The invention of modern instant cameras is generally credited to American scientist Edwin Land, who unveiled the first commercial instant camera, the Land Camera, in 1948, a year after unveiling instant film in New York City. The earliest instant camera, which consisted of a camera and portable darkroom in a single compartment, was invented in 1923 by Samuel Shlafrock.
In February 2008, Polaroid announced it would discontinue production of film, shut down three factories and lay off 450 workers.Sales of chemical film by all makers have dropped by at least 25% per year in the first decade of the 21st century, and the decline is likely to accelerate. Fujifilm is now the only remaining supplier of instant film in the United States. However, in October 2009, Polaroid announced it would bring back its classic instant film cameras, after announcing the year before that production was to be stopped.

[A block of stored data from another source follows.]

==> src/rtl/acq_event_dispatcher_if.sv <==
// rtl/acq_event_dispatcher_if.sv - event FIFO pop and readout request/ack/done handshake bundle
interface acq_event_dispatcher_if;
  logic        evt_valid;
  logic [31:0] evt_data;
  logic        evt_ready;
  logic        readout_req;
  logic [2:0]  readout_type;
  logic [23:0] readout_num;
  logic        readout_ack;
  logic        readout_done;

  modport master (
    input  evt_valid, evt_data, readout_ack, readout_done,
    output evt_ready, readout_req, readout_type, readout_num
  );

  modport slave (
    output evt_valid, evt_data, readout_ack, readout_done,
    input  evt_ready, readout_req, readout_type, readout_num
  );
endinterface

==> src/rtl/acq_event_dispatcher.sv <==
// rtl/acq_event_dispatcher.sv - pops acquisition events, checks format/sequence, issues one readout per event
// Optional trigger-type filter (type_mask/drop_count) enabled by ACQ_DISPATCH_TYPE_FILTER_EN.
module acq_event_dispatcher #(
  parameter logic [23:0] TIMEOUT_CYCLES = 24'd4000000,
  parameter int unsigned TNUM_W         = 24
) (
  input  logic                          clk,
  input  logic                          reset_n,
  acq_event_dispatcher_if.master        bus,
  input  logic                          clear_errors,
`ifdef ACQ_DISPATCH_TYPE_FILTER_EN
  input  logic [7:0]                    type_mask,
  output logic [15:0]                   drop_count,
`endif
  output logic                          busy,
  output logic                          seq_err,
  output logic                          fmt_err,
  output logic                          timeout_err,
  output logic [31:0]                   evt_count,
  output logic [15:0]                   skip_count,
  output logic [3:0]                    state
);

  typedef enum logic [3:0] {
    S_IDLE    = 4'b0001,
    S_CHECK   = 4'b0010,
    S_REQUEST = 4'b0100,
    S_WAIT    = 4'b1000
  } state_e;

  state_e              state_q, state_d;
  logic [31:0]         word_q, word_d;
  logic [2:0]          type_q, type_d;
  logic [TNUM_W-1:0]   num_q, num_d;
  logic                exp_valid_q, exp_valid_d;
  logic [TNUM_W-1:0]   exp_num_q, exp_num_d;
  logic                seq_err_q, seq_err_d;
  logic                fmt_err_q, fmt_err_d;
  logic                timeout_err_q, timeout_err_d;
  logic [31:0]         evt_count_q, evt_count_d;
  logic [15:0]         skip_count_q, skip_count_d;
  logic [23:0]         tmo_cnt_q, tmo_cnt_d;
`ifdef ACQ_DISPATCH_TYPE_FILTER_EN
  logic [15:0]         drop_count_q, drop_count_d;
`endif

  logic                fmt_bad;
  logic                seq_bad;
  logic [2:0]          type_w;
  logic [TNUM_W-1:0]   num_w;

  assign fmt_bad = |word_q[31:27];
  assign type_w  = word_q[26:24];
  assign num_w   = word_q[TNUM_W-1:0];
  assign seq_bad = exp_valid_q && (num_w != exp_num_q);

  always_comb begin
    state_d       = state_q;
    word_d        = word_q;
    type_d        = type_q;
    num_d         = num_q;
    exp_valid_d   = exp_valid_q;
    exp_num_d     = exp_num_q;
    evt_count_d   = evt_count_q;
    tmo_cnt_d     = tmo_cnt_q;
    // Clear is applied first so an error raised in the same cycle overrides it.
    seq_err_d     = clear_errors ? 1'b0  : seq_err_q;
    fmt_err_d     = clear_errors ? 1'b0  : fmt_err_q;
    timeout_err_d = clear_errors ? 1'b0  : timeout_err_q;
    skip_count_d  = clear_errors ? 16'd0 : skip_count_q;
`ifdef ACQ_DISPATCH_TYPE_FILTER_EN
    drop_count_d  = clear_errors ? 16'd0 : drop_count_q;
`endif

    case (state_q)
      S_IDLE: begin
        if (bus.evt_valid) begin
          word_d  = bus.evt_data;
          state_d = S_CHECK;
        end
      end

      S_CHECK: begin
        if (fmt_bad) begin
          fmt_err_d = 1'b1;
          state_d   = S_IDLE;
        end else begin
          if (seq_bad) begin
            seq_err_d = 1'b1;
            if (skip_count_d != 16'hFFFF) skip_count_d = skip_count_d + 16'd1;
          end
          exp_num_d   = num_w + TNUM_W'(1);
          exp_valid_d = 1'b1;
`ifdef ACQ_DISPATCH_TYPE_FILTER_EN
          if (!type_mask[type_w]) begin
            if (drop_count_d != 16'hFFFF) drop_count_d = drop_count_d + 16'd1;
            state_d = S_IDLE;
          end else begin
            type_d  = type_w;
            num_d   = num_w;
            state_d = S_REQUEST;
          end
`else
          type_d  = type_w;
          num_d   = num_w;
          state_d = S_REQUEST;
`endif
        end
      end

      S_REQUEST: begin
        // readout_done is deliberately not looked at until the request is acked.
        if (bus.readout_ack) begin
          evt_count_d = evt_count_q + 32'd1;
          tmo_cnt_d   = 24'd0;
          state_d     = S_WAIT;
        end
      end

      S_WAIT: begin
        if (bus.readout_done) begin
          state_d = S_IDLE;
        end else if (tmo_cnt_q == TIMEOUT_CYCLES - 24'd1) begin
          timeout_err_d = 1'b1;
          state_d       = S_IDLE;
        end else begin
          tmo_cnt_d = tmo_cnt_q + 24'd1;
        end
      end

      default: state_d = S_IDLE;
    endcase
  end

  always_ff @(posedge clk or negedge reset_n) begin
    if (!reset_n) begin
      state_q       <= S_IDLE;
      word_q        <= 32'd0;
      type_q        <= 3'd0;
      num_q         <= '0;
      exp_valid_q   <= 1'b0;
      exp_num_q     <= '0;
      seq_err_q     <= 1'b0;
      fmt_err_q     <= 1'b0;
      timeout_err_q <= 1'b0;
      evt_count_q   <= 32'd0;
      skip_count_q  <= 16'd0;
      tmo_cnt_q     <= 24'd0;
`ifdef ACQ_DISPATCH_TYPE_FILTER_EN
      drop_count_q  <= 16'd0;
`endif
    end else begin
      state_q       <= state_d;
      word_q        <= word_d;
      type_q        <= type_d;
      num_q         <= num_d;
      exp_valid_q   <= exp_valid_d;
      exp_num_q     <= exp_num_d;
      seq_err_q     <= seq_err_d;
      fmt_err_q     <= fmt_err_d;
      timeout_err_q <= timeout_err_d;
      evt_count_q   <= evt_count_d;
      skip_count_q  <= skip_count_d;
      tmo_cnt_q     <= tmo_cnt_d;
`ifdef ACQ_DISPATCH_TYPE_FILTER_EN
      drop_count_q  <= drop_count_d;
`endif
    end
  end

  // Request is a decode of the state flop, so it drops as soon as reset lands.
  assign bus.evt_ready    = (state_q == S_IDLE);
  assign bus.readout_req  = (state_q == S_REQUEST);
  assign bus.readout_type = type_q;
  assign bus.readout_num  = num_q;

  assign busy        = (state_q != S_IDLE);
  assign state       = state_q;
  assign seq_err     = seq_err_q;
  assign fmt_err     = fmt_err_q;
  assign timeout_err = timeout_err_q;
  assign evt_count   = evt_count_q;
  assign skip_count  = skip_count_q;
`ifdef ACQ_DISPATCH_TYPE_FILTER_EN
  assign drop_count  = drop_count_q;
`endif

endmodule

==> src/flat_wrapper.sv <==
// flat-port wrapper written by rule: the top's interface ports become plain ports
module acq_event_dispatcher_flat 
#(
  parameter logic [23:0] TIMEOUT_CYCLES = 24'd4000000,
  parameter int unsigned TNUM_W         = 24
)
  (clk, reset_n, clear_errors, busy, seq_err, fmt_err, timeout_err, evt_count, skip_count, state, bus_evt_valid, bus_evt_data, bus_readout_ack, bus_readout_done, bus_evt_ready, bus_readout_req, bus_readout_type, bus_readout_num);
  acq_event_dispatcher_if bus_i ();
  input  logic clk;
  input  logic reset_n;
  input  logic clear_errors;
  output logic busy;
  output logic seq_err;
  output logic fmt_err;
  output logic timeout_err;
  output logic [31:0] evt_count;
  output logic [15:0] skip_count;
  output logic [3:0] state;
  input wire logic [$bits(bus_i.evt_valid)-1:0] bus_evt_valid;
  input wire logic [$bits(bus_i.evt_data)-1:0] bus_evt_data;
  input wire logic [$bits(bus_i.readout_ack)-1:0] bus_readout_ack;
  input wire logic [$bits(bus_i.readout_done)-1:0] bus_readout_done;
  output wire logic [$bits(bus_i.evt_ready)-1:0] bus_evt_ready;
  output wire logic [$bits(bus_i.readout_req)-1:0] bus_readout_req;
  output wire logic [$bits(bus_i.readout_type)-1:0] bus_readout_type;
  output wire logic [$bits(bus_i.readout_num)-1:0] bus_readout_num;
  assign bus_i.evt_valid = bus_evt_valid;
  assign bus_i.evt_data = bus_evt_data;
  assign bus_i.readout_ack = bus_readout_ack;
  assign bus_i.readout_done = bus_readout_done;
  assign bus_evt_ready = bus_i.evt_ready;
  assign bus_readout_req = bus_i.readout_req;
  assign bus_readout_type = bus_i.readout_type;
  assign bus_readout_num = bus_i.readout_num;
  acq_event_dispatcher #(.TIMEOUT_CYCLES(TIMEOUT_CYCLES), .TNUM_W(TNUM_W)) u_core (.clk(clk), .reset_n(reset_n), .bus(bus_i), .clear_errors(clear_errors), .busy(busy), .seq_err(seq_err), .fmt_err(fmt_err), .timeout_err(timeout_err), .evt_count(evt_count), .skip_count(skip_count), .state(state));
endmodule
==> config.mk <==
export PLATFORM = sky130hd
export DESIGN_NAME = acq_event_dispatcher_flat
export DESIGN_NICKNAME = d
export VERILOG_FILES = /design/src/rtl/acq_event_dispatcher_if.sv /design/src/rtl/acq_event_dispatcher.sv /design/src/flat_wrapper.sv
export SDC_FILE = /design/constraint.sdc
export NUM_CORES = 1
export LEC_CHECK = 0
export ABC_AREA = 0
export ABC_CLOCK_PERIOD_IN_PS = 2900
export BUFFER_PORTS_ARGS = -buffer_cell sky130_fd_sc_hd__buf_2
export CAP_MARGIN = 0
export CORE_MARGIN = 1.5
export CORE_UTILIZATION = 50
export CTS_CLUSTER_DIAMETER = 80
export DETAILED_ROUTE_END_ITERATION = 10
export GPL_TIMING_DRIVEN = 1
export PLACE_DENSITY = 0.84
export RECOVER_POWER = 100
export SLEW_MARGIN = 0
export SYNTH_ARGS = -nofsm -noshare
export SYNTH_HDL_FRONTEND = slang
export SYNTH_SLANG_ARGS = --single-unit
==> constraint.sdc <==
create_clock -name clk -period 2.9 [get_ports clk]
set_input_delay 0 -clock clk [delete_from_list [all_inputs] [get_ports clk]]
set_output_delay 0 -clock clk [all_outputs]
set_load 0.01 [all_outputs]
==> flow_summary.ini <==
[run_status]
status = complete, but fails checks
violations = max-capacitance violations, max-slew violations

[timing]
fmax_ghz = 0.3828
finalSetupViolCount = 0
skew_ps = 13.41
timing.final.crit_share_pct = 90.07
rsz0062_at_grt = false
tns_ps = 0
slew_headroom_pct = -52.28
fin_crit_ps = 2612
hold_viol = 0
worst_slew_pin_slew_ps = 2284
slew_violations = 90

[die]
dieArea_um2 = 16070
die_y_um = 126.8
initial_utilization_pct = 50.75
die_x_um = 126.8
fp.coreArea_um2 = 15090
rows = 45
ioPinCount = 123

[global_routing]
grt.met1_usage_pct = 31.32
grt_max_degree = 91
track_usage_pct = 23.41
grt_pass1_vias = 6131
grt_overflow = 0
grt_busiest_layer = met2
met3_usage_pct = 5.019
antenna_found_initial = 0
grt_pass1_wl_mm = 29.93
grtUsageMet2_pct = 37.96

[critical_path]
critPathKind = flop to flop
reg2reg_to = u_core.skip_count[1]
required_ps = 3210
cp-end-kind = flop
regToRegSetupSlack_ps = 290
slowest_stage = o211ai_2
crit_path_max_incr_delay_ps = 560
reg2reg_from = u_core.skip_count[1]
reg2reg_depth = 7
worst_setup_path_start_kind = flop
path_cells = and4_1 > nand3_1 > or3_1 > o211ai_2 > clkbuf_1 > o311ai_0 > o41ai_1
critical_path_arrival_ps = 2920
path_max_fanout = 15

[drt]
wl_per_cell_um = 15.07
drtIter0Drc = 456
antenna_violating_nets_post_route = 0
dr.pass1.iters = 5
finalWirelength_mm = 17.74
vias_per_cell = 5.304
remaining_drc_errors = 0
num_vias = 6243

[clock_network]
post_cts_resized = 0
path_clk_slew_ps = 60
cts_buffers = 17
cts_setup_buffers = 0
clock-sinks = 163
root_buffer = clkbuf_16
h-tree-depth = 4
cts_tree = yes
insertion_delay_ps = 430
clk_path_buf_depth = 2
cts_hold_buf = 36

[power]
ir_worst_vdd_v = 0.0004909
p_leak_nw = 4.416
p_per_area_nw_per_um2 = 807.1
power_mw = 7.522

[run]
drv_cap = 1

[logic_synthesis]
synth.distinct_cells = 53
yosysWarnings = 0
ys_seq_elements = 163
synth-main-ff-cell = dfrtp_1
synth_area_um2 = 7659
syn_avg_cell_area_um2 = 9.294
seq_area_frac_synth_pct = 53.28
async_flop_share_pct = 100.0
synth_cells = 824
synth_edf_count = 0
syn-num-nets = 865

[finish]
synthToLayoutAreaGrowth_pct = 21.70
diodes = 0
final_util_pct = 61.77
drive_above_1_share_pct = 9.403
fin_cells = 1177
final_nets = 1017

[min_path]
min_path_cells = 6
hp-start = bus_readout_done
hp-class = primary input to flop
holdPathEnd = u_core.state[3]

[placed_design]
place_inst = 1109
gp_congestion = 0.8748
hpwl_mm = 11.61
io_buffer_count = 122
where the power goes:
group	internal [mW]	total (mW)	switching [mW]	leakage (nW)
clock	1.54	2.43	0.897	0.315
combinational	0.673	1.64	0.966	1.91
sequential	2.85	3.45	0.603	2.19
total	5.06	7.52	2.47	4.42
flip-flops by register name, summed over array words and instances, names as in the netlist:
signal                   count
u_core.state                 4
u_core.exp_valid_q           1
u_core.fmt_err               1
u_core.word_q               32
u_core.timeout_err           1
u_core.seq_err               1
u_core.bus.readout_type      3
u_core.tmo_cnt_q            24
u_core.evt_count            32
u_core.bus.readout_num      24
u_core.exp_num_q            24
u_core.skip_count           16
cells by family after synthesis:
kind of cell / share of synthesized area [%]
XOR/XNOR: 11.32
flip-flops: 53.28
AO/OA/AOI/OAI: 4.264
AND/OR/NAND/NOR: 27.17
buffers and inverters: 2.744
adder cells (fa/ha/maj): 0.4902
multiplexers: 0.7351
cell usage in the layout, fill, tap and decap left out, types with 5 or more instances in the layout:
| cell type | instances |
|---|---|
| buf_2 | 37 |
| o21ai_0 | 24 |
| nand4_1 | 14 |
| nand3_1 | 30 |
| nor4_1 | 16 |
| nand2_1 | 265 |
| buf_4 | 7 |
| and3_1 | 21 |
| mux2_1 | 5 |
| xnor2_1 | 58 |
| or4_1 | 5 |
| dlygate4sd3_1 | 36 |
| and4_1 | 8 |
| nor2_1 | 45 |
| nor2b_1 | 6 |
| xor2_1 | 41 |
| clkbuf_1 | 90 |
| a21oi_1 | 6 |
| clkbuf_16 | 17 |
| nor3_1 | 16 |
| dfrtp_1 | 162 |
| inv_1 | 6 |
per-stage QoR:
step	hold WS, ps	setup slack, ps	area (um2)
floorplan	-295.6	757.4	7659
global placement	136.5	534.7	8513
detailed placement	138.5	448.5	8513
CTS	228.9	428.7	9529
global route	274.9	153.6	9320
finish	233.2	287.9	9320
worst max path at each step:
stage / start / end / slack [ps] / depth (start not counted)
detailed placement: u_core.skip_count[1] / u_core.skip_count[9] / 450 / 6
finish: u_core.skip_count[1] / u_core.skip_count[1] / 290 / 7
CTS: u_core.skip_count[1] / u_core.skip_count[9] / 430 / 6
global route: u_core.state[3] / u_core.exp_num_q[0] / 150 / 5
floorplan: u_core.state[1] / u_core.tmo_cnt_q[23] / 760 / 7
global placement: u_core.skip_count[0] / u_core.skip_count[9] / 530 / 6
final cells by class:
| cell class | instances | area, um2 |
|---|---|---|
| fill | 1250 | 5769 |
| sequential | 163 | 4080 |
| timing repair buffer | 175 | 975.9 |
| inverter | 8 | 30.03 |
| multi-input combinational | 611 | 3343 |
| tap | 188 | 235.2 |
| clock buffer | 21 | 480.5 |
| clock inverter | 11 | 175.2 |
synth_stat cells, types with 8 or more instances:
cell      instances  area [um2]
and3_1           21       131.4
and4_1            8       70.07
clkbuf_1         29       108.9
dfrtp_1         162        4054
nand2_1         265       994.7
nand3_1          31       155.2
nand4_1          13       81.33
nor2_1           45       168.9
nor3_1           15       75.07
nor4_1           15       93.84
o21ai_0          23       115.1
xnor2_1          58       508.0
xor2_1           41       359.1
metal layers:
layer	vias up	share of wire [%]	wire [um]
met3	29	5.0	892
met5	-	0	0
met2	199	48	8438
li1	3029	-	-
met4	0	1.8	319
met1	2986	46	8086
critical path: cells and delay by family (launching register included):
family	cells	cell delay [ps]
AO/OA/AOI/OAI	3	840
flip-flops	1	450
AND/OR/NAND/NOR	3	880
buffers and inverters	1	320
Power figures use the tool's default switching activity.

In more recent years, Fujifilm has introduced a line of instant cameras and film in Japanese and Asian markets. Fujifilm called their instant camera line Fotorama. Starting in the early 1980 the F series of cameras include the F-10, F-50S and F-62AF. The mid '80s introduced the 800 series with models such as the MX800, 850E, and Mr Handy collapsible. The ACE cameras were introduced in the mid-1990s and film identical to the 800 film but with different cartridge. The integral films are based on the Kodak line of instant camera films. The instant films FI-10/PI-800/ACE series are somewhat compatible with Kodak line of instant cameras, with minor modifications to the cartridge to make it fit. The F series film was discontinued in 1994 but similar modifications on other Fujifilm cartridge box can be made. But there is a difference in ISO film speed, images may appear too washed out or overexposed, without enough control; some cameras may not be able to produce an adequate image. The Fotorama FP series uses peel-apart film like the 100 series compatible with Polaroid models. In the late 1990s Fujifilm introduced a new series of cameras using a new film called Instax it was available in markets outside the US. Instax became available in smaller mini size with the introduction of the Instax mini/Cheki line. The Polaroid's Mio was available in the US, it uses the same film as the Fujifilm Instax Mini series but were rebranded as Mio film. None of Fujifilm's products were sold officially in the United States, although the Polaroid-compatible film is available through some larger photographic suppliers. With the announcement in 2008 of Polaroid ceasing film production, the Instax and peel apart type films are slowly becoming available in more channels.